### The records:
####

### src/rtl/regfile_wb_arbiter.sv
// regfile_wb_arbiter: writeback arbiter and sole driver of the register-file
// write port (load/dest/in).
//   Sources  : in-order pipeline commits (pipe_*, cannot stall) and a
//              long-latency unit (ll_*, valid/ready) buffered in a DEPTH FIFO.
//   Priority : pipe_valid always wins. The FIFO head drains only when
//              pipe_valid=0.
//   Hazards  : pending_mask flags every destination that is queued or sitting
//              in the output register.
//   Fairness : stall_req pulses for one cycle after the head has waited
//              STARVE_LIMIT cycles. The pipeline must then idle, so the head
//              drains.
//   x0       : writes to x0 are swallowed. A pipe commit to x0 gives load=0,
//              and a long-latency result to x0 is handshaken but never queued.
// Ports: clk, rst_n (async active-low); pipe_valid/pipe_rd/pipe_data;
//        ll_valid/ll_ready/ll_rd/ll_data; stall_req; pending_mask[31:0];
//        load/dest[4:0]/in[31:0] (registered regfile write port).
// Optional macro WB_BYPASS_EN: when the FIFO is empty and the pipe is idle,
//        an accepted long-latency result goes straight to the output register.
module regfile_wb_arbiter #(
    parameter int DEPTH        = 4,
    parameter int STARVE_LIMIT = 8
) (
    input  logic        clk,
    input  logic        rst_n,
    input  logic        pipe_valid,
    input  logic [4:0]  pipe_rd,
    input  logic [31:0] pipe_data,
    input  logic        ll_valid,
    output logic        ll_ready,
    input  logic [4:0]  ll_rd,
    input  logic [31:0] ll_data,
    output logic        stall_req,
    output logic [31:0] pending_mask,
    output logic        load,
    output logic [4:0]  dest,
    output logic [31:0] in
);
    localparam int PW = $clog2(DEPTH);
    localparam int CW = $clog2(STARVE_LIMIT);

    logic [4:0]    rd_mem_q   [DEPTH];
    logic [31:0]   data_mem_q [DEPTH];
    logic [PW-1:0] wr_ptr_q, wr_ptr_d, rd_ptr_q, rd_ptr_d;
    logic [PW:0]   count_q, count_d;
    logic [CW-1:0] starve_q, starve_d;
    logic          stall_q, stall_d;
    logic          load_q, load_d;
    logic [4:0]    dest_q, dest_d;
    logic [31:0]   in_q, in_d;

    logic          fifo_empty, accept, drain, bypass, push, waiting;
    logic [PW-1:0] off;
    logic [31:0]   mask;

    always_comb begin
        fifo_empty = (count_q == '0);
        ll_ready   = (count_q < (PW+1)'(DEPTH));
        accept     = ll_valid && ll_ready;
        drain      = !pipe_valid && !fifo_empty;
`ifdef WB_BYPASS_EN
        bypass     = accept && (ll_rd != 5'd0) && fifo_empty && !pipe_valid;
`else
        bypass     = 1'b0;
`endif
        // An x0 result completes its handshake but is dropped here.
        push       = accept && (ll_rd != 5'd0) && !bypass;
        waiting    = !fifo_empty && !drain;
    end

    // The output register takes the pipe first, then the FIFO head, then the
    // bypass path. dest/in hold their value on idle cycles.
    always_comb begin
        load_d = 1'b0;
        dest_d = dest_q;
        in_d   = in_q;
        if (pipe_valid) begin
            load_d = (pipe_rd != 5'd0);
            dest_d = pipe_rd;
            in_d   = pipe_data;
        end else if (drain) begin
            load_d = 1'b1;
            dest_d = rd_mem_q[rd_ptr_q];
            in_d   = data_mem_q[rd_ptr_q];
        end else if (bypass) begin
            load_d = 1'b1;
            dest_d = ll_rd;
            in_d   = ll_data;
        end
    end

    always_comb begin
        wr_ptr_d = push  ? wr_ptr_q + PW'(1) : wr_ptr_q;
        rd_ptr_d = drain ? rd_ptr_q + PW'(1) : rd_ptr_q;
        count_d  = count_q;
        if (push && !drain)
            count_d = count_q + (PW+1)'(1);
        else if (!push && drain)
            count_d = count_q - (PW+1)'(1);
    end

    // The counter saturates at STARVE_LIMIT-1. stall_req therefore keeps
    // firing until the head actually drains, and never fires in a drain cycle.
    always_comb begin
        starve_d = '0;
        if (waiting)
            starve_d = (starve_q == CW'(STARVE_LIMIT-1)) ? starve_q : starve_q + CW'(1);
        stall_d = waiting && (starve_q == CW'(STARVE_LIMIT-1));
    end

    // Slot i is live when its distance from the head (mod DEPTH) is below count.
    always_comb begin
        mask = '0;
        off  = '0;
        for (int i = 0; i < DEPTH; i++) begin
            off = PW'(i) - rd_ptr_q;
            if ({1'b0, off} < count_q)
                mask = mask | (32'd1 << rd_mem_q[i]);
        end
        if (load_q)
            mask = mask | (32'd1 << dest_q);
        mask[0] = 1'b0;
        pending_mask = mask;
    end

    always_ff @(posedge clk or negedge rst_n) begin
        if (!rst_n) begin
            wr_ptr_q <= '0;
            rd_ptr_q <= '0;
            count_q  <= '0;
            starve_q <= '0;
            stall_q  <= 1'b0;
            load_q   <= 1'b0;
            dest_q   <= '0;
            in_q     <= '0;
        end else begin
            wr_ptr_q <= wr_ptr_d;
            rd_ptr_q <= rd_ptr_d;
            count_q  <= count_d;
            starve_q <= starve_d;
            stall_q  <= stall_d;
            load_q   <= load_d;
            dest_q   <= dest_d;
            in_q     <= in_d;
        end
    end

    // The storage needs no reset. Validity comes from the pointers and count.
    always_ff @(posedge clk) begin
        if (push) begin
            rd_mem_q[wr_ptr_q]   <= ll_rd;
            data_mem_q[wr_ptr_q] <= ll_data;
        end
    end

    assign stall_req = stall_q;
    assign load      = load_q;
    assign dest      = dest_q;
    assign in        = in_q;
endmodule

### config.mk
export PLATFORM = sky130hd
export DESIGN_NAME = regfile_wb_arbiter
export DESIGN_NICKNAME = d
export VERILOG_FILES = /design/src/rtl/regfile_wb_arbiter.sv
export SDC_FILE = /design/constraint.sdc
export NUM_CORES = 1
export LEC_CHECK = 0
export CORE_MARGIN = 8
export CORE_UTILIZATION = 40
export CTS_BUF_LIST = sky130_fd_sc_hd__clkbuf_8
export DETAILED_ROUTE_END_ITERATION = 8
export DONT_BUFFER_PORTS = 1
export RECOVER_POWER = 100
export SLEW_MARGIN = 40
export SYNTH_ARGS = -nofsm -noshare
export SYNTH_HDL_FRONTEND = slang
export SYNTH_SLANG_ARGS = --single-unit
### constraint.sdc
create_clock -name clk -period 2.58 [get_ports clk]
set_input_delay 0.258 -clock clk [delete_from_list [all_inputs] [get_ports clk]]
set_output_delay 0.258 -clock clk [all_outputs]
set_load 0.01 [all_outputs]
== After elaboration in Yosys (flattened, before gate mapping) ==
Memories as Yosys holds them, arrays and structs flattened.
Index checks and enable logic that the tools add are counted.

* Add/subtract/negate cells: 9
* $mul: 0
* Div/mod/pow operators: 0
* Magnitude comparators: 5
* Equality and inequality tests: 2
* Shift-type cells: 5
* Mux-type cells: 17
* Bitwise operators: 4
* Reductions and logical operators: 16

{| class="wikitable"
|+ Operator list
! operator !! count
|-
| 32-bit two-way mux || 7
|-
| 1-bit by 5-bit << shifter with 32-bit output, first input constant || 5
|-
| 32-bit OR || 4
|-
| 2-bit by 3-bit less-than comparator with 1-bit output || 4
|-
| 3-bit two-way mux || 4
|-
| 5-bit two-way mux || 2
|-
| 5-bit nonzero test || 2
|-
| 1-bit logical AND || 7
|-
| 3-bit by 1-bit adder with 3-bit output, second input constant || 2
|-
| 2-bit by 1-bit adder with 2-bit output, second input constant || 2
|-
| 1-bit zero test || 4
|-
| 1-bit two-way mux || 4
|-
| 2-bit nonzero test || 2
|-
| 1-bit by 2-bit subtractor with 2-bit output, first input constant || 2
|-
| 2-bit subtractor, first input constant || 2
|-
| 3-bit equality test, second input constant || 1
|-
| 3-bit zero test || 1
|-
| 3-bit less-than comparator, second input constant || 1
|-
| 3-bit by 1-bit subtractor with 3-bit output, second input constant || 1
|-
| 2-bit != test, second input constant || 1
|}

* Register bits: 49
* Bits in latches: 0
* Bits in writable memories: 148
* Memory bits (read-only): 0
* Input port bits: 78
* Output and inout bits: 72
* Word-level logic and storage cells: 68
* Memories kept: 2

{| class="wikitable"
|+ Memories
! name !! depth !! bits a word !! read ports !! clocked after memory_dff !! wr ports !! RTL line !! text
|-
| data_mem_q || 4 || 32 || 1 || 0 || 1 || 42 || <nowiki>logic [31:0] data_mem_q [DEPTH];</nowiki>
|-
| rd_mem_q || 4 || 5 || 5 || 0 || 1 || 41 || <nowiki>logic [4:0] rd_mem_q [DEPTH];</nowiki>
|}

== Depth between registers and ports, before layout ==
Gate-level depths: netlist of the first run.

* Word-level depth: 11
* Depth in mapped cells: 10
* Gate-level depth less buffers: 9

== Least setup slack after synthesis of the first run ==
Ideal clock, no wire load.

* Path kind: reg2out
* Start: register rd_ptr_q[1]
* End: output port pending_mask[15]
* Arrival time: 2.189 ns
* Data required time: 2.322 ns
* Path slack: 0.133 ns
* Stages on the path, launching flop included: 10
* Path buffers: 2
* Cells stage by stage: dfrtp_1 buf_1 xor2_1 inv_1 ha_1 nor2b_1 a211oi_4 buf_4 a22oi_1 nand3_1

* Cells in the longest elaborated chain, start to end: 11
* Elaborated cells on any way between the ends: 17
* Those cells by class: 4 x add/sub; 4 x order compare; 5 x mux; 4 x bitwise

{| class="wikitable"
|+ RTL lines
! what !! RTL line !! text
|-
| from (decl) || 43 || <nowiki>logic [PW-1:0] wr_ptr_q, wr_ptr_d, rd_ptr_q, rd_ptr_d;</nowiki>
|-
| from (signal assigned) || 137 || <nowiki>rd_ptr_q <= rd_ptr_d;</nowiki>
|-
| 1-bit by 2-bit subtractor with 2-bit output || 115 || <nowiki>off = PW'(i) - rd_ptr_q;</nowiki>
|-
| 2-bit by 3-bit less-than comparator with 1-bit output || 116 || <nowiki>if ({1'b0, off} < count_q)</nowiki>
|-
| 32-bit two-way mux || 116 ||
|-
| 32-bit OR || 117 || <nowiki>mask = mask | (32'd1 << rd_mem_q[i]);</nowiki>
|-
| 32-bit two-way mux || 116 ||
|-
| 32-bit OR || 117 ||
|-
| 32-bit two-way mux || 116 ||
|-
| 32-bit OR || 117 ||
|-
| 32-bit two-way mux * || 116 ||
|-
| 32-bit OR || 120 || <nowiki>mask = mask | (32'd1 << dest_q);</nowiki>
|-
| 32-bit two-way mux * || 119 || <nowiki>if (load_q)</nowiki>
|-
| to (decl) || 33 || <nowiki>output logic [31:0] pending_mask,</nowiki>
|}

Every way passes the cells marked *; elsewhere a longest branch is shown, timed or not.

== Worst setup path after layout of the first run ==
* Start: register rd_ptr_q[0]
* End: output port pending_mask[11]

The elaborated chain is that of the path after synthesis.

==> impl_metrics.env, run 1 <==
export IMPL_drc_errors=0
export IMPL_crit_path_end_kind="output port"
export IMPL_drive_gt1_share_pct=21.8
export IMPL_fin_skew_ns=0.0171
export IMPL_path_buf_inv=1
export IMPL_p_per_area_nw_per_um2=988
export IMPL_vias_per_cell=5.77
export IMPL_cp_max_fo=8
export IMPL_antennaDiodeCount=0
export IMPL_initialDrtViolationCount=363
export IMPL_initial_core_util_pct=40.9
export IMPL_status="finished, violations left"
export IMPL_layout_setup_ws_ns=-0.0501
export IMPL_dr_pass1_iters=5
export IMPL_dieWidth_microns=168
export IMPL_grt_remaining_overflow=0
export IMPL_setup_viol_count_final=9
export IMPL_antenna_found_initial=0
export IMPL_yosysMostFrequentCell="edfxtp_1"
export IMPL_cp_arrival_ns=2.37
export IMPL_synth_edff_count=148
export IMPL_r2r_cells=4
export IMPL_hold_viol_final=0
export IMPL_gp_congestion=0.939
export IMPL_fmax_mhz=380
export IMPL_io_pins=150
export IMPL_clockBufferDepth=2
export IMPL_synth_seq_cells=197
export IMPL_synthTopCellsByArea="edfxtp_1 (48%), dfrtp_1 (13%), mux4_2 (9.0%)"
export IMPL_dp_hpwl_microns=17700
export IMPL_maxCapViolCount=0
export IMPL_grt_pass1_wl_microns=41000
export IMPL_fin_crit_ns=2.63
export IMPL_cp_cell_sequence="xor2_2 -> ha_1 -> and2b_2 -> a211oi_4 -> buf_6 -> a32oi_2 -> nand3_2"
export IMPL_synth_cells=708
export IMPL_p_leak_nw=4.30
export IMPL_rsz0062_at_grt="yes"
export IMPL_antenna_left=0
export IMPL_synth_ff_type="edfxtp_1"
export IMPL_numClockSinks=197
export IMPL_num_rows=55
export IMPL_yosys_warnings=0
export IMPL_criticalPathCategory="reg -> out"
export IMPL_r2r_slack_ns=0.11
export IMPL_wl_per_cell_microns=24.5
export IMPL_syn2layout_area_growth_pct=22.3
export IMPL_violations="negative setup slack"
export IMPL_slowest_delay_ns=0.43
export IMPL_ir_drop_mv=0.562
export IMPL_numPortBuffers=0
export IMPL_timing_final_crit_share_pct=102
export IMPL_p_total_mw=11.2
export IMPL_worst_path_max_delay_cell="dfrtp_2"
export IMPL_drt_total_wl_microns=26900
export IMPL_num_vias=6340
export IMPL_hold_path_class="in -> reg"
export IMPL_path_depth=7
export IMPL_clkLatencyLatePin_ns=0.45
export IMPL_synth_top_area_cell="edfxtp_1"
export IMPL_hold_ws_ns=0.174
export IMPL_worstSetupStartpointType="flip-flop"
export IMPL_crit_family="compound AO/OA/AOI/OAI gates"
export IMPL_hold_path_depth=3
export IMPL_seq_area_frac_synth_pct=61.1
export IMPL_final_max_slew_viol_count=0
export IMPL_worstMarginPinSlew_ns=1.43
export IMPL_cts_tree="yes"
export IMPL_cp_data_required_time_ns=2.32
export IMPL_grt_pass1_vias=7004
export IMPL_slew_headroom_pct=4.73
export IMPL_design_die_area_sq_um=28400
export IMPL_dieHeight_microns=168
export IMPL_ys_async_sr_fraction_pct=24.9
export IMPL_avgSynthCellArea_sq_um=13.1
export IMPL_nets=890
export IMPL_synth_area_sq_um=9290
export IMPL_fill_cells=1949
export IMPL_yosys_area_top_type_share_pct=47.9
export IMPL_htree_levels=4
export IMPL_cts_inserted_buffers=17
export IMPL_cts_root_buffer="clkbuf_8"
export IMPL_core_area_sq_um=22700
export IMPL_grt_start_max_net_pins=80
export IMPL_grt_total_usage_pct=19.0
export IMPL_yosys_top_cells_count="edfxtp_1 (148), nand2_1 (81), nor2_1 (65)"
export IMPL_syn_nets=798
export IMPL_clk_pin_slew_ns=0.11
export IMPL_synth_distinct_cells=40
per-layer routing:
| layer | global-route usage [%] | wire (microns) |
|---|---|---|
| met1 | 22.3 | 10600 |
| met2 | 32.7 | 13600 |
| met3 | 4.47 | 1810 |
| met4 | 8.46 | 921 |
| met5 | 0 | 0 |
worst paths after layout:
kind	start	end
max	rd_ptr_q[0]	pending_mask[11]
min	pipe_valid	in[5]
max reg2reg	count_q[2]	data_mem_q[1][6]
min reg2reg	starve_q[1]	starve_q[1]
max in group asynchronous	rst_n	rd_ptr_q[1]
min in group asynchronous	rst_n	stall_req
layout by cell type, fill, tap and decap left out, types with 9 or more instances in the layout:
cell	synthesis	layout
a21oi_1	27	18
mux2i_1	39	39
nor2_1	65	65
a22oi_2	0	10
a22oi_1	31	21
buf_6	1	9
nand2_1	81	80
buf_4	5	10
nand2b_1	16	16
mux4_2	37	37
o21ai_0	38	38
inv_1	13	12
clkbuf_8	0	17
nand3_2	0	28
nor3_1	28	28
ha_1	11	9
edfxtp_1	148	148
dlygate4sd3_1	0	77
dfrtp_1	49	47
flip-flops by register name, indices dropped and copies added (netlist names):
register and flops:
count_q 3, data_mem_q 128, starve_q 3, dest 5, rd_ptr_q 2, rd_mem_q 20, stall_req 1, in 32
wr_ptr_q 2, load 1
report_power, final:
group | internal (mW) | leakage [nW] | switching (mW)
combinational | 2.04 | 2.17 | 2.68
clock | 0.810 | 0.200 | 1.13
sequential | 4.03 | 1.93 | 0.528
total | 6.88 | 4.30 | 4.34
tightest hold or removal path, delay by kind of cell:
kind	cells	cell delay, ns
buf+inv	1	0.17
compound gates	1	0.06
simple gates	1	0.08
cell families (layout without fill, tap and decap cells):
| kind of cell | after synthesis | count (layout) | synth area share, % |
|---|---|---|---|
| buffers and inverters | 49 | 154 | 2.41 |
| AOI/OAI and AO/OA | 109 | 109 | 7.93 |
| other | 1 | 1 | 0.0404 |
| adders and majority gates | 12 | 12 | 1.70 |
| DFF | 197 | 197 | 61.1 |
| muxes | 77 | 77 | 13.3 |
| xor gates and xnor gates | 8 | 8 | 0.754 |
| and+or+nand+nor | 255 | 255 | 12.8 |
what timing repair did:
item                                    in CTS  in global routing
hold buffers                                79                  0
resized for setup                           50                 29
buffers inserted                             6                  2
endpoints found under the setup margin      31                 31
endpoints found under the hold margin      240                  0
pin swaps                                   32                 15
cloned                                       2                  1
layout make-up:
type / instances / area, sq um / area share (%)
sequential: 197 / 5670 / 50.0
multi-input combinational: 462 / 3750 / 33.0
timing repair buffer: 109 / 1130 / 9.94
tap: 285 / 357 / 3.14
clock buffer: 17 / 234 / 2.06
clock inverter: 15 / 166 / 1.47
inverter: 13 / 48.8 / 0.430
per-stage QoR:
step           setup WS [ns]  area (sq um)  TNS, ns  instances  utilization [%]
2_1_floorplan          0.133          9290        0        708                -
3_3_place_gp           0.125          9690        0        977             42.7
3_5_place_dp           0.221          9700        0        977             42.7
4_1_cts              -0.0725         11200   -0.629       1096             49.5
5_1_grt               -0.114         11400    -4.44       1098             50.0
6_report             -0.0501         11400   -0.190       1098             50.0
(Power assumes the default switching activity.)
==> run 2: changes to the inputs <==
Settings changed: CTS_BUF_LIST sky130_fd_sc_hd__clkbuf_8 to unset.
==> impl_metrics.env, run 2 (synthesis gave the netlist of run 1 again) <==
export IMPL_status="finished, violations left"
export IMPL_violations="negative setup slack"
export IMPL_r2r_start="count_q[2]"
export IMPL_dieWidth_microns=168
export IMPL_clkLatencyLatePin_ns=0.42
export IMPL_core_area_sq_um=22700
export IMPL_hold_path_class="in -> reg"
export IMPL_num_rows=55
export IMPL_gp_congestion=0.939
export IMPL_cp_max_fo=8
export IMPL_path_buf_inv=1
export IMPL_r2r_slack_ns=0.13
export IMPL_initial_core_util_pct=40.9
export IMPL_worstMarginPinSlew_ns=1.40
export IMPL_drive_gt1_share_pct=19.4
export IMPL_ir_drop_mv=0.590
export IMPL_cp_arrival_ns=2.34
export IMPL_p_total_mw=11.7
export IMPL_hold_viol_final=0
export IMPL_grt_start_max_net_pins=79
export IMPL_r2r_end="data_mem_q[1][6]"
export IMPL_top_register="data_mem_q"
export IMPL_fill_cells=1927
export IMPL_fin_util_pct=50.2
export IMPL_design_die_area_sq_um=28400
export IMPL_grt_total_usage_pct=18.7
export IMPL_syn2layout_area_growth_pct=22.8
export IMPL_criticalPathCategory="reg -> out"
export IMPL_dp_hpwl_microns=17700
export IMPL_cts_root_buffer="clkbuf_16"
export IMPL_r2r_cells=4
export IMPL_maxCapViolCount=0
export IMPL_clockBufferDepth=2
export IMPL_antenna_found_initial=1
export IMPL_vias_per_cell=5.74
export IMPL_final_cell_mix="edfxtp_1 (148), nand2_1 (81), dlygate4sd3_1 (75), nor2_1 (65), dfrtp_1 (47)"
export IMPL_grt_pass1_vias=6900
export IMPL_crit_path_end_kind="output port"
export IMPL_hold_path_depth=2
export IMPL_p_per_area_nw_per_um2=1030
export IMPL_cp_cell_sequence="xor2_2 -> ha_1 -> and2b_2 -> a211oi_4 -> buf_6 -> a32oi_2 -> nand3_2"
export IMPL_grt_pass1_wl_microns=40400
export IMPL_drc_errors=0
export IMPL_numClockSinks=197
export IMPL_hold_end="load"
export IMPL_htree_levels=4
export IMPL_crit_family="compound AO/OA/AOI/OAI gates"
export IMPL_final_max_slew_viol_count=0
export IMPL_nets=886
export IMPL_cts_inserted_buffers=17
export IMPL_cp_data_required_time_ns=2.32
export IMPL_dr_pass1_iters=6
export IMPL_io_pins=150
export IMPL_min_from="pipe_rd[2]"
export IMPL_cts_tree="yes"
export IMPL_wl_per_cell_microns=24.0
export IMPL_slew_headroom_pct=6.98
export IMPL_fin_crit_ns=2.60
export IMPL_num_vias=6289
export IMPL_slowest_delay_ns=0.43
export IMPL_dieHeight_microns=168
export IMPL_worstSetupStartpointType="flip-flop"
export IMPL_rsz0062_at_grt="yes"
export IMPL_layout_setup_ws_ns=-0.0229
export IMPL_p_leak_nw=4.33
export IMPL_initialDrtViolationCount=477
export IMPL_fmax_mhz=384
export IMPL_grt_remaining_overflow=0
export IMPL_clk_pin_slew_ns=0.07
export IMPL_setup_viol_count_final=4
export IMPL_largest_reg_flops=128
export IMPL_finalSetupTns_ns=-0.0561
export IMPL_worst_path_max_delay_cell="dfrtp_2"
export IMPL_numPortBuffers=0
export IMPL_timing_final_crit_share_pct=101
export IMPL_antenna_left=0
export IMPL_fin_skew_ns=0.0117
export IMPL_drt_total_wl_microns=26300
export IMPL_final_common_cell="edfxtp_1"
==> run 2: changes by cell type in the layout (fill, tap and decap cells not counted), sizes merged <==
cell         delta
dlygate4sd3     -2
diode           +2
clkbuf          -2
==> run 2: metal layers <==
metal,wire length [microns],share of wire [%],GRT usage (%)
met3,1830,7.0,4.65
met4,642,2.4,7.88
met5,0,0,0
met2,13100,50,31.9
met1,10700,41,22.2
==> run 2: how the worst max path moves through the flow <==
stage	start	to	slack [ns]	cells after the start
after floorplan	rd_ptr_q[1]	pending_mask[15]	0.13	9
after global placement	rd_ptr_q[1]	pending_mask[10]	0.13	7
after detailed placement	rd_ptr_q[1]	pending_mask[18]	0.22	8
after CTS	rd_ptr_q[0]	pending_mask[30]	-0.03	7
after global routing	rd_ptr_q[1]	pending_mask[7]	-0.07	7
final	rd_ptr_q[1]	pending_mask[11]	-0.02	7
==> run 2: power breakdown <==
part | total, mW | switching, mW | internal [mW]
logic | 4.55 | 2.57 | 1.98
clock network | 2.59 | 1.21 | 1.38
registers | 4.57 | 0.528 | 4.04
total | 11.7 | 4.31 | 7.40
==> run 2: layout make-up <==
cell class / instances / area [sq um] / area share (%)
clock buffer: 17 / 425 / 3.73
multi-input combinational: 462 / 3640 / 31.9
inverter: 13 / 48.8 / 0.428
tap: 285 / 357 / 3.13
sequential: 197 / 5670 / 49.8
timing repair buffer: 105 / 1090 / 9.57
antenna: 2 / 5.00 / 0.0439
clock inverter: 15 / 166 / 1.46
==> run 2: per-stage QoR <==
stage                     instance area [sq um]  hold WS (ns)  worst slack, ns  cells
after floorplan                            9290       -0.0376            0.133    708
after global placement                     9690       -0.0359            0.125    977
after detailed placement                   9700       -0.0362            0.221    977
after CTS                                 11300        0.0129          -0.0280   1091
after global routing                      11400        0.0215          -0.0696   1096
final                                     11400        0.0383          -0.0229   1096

####

### About this exercise:
Give the number of lines above that contain "second", and nothing more.

### Written response:
6